> **EXERCISE BRIEF**
Take the entries that follow and write each one out exactly.

> **INFORMATION GIVEN**
+-------+
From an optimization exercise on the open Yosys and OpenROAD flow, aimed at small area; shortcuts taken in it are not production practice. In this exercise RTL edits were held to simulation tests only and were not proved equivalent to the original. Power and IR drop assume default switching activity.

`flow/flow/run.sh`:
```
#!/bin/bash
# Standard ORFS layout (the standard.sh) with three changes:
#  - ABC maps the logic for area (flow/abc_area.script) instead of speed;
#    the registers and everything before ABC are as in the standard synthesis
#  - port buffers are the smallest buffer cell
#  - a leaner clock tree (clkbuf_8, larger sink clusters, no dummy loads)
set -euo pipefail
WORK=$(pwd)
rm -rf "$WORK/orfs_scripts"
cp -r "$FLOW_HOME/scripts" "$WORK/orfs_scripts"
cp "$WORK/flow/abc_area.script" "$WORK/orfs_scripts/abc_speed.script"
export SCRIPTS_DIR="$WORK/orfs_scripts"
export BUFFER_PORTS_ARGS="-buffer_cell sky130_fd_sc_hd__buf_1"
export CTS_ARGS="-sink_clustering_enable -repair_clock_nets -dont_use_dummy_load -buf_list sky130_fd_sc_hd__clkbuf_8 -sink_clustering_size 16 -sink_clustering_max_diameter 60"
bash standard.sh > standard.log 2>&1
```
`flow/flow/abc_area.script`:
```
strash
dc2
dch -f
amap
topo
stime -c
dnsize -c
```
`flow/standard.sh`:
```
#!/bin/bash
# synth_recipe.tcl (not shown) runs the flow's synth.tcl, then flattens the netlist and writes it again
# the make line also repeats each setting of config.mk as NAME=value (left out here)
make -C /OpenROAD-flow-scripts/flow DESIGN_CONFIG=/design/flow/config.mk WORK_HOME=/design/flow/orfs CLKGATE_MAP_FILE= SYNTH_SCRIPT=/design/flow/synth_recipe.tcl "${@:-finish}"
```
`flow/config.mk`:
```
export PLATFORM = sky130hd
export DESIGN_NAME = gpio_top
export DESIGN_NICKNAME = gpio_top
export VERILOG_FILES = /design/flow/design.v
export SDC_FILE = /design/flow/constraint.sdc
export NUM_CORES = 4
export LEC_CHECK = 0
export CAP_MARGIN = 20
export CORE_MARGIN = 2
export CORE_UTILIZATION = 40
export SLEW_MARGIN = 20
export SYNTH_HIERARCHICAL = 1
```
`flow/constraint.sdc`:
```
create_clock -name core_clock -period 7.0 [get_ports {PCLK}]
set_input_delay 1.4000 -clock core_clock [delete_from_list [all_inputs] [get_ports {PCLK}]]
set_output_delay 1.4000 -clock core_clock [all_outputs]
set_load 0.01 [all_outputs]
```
+-------+
> **ANSWER SECTION**
From an optimization exercise on the open Yosys and OpenROAD flow, aimed at small area; shortcuts taken in it are not production practice. In this exercise RTL edits were held to simulation tests only and were not proved equivalent to the original. Power and IR drop assume default switching activity.

`flow/flow/run.sh`:
```
#!/bin/bash
# Standard ORFS layout (the standard.sh) with three changes:
#  - ABC maps the logic for area (flow/abc_area.script) instead of speed;
#    the registers and everything before ABC are as in the standard synthesis
#  - port buffers are the smallest buffer cell
#  - a leaner clock tree (clkbuf_8, larger sink clusters, no dummy loads)
set -euo pipefail
WORK=$(pwd)
rm -rf "$WORK/orfs_scripts"
cp -r "$FLOW_HOME/scripts" "$WORK/orfs_scripts"
cp "$WORK/flow/abc_area.script" "$WORK/orfs_scripts/abc_speed.script"
export SCRIPTS_DIR="$WORK/orfs_scripts"
export BUFFER_PORTS_ARGS="-buffer_cell sky130_fd_sc_hd__buf_1"
export CTS_ARGS="-sink_clustering_enable -repair_clock_nets -dont_use_dummy_load -buf_list sky130_fd_sc_hd__clkbuf_8 -sink_clustering_size 16 -sink_clustering_max_diameter 60"
bash standard.sh > standard.log 2>&1
```
`flow/flow/abc_area.script`:
```
strash
dc2
dch -f
amap
topo
stime -c
dnsize -c
```
`flow/standard.sh`:
```
#!/bin/bash
# synth_recipe.tcl (not shown) runs the flow's synth.tcl, then flattens the netlist and writes it again
# the make line also repeats each setting of config.mk as NAME=value (left out here)
make -C /OpenROAD-flow-scripts/flow DESIGN_CONFIG=/design/flow/config.mk WORK_HOME=/design/flow/orfs CLKGATE_MAP_FILE= SYNTH_SCRIPT=/design/flow/synth_recipe.tcl "${@:-finish}"
```
`flow/config.mk`:
```
export PLATFORM = sky130hd
export DESIGN_NAME = gpio_top
export DESIGN_NICKNAME = gpio_top
export VERILOG_FILES = /design/flow/design.v
export SDC_FILE = /design/flow/constraint.sdc
export NUM_CORES = 4
export LEC_CHECK = 0
export CAP_MARGIN = 20
export CORE_MARGIN = 2
export CORE_UTILIZATION = 40
export SLEW_MARGIN = 20
export SYNTH_HIERARCHICAL = 1
```
`flow/constraint.sdc`:
```
create_clock -name core_clock -period 7.0 [get_ports {PCLK}]
set_input_delay 1.4000 -clock core_clock [delete_from_list [all_inputs] [get_ports {PCLK}]]
set_output_delay 1.4000 -clock core_clock [all_outputs]
set_load 0.01 [all_outputs]
```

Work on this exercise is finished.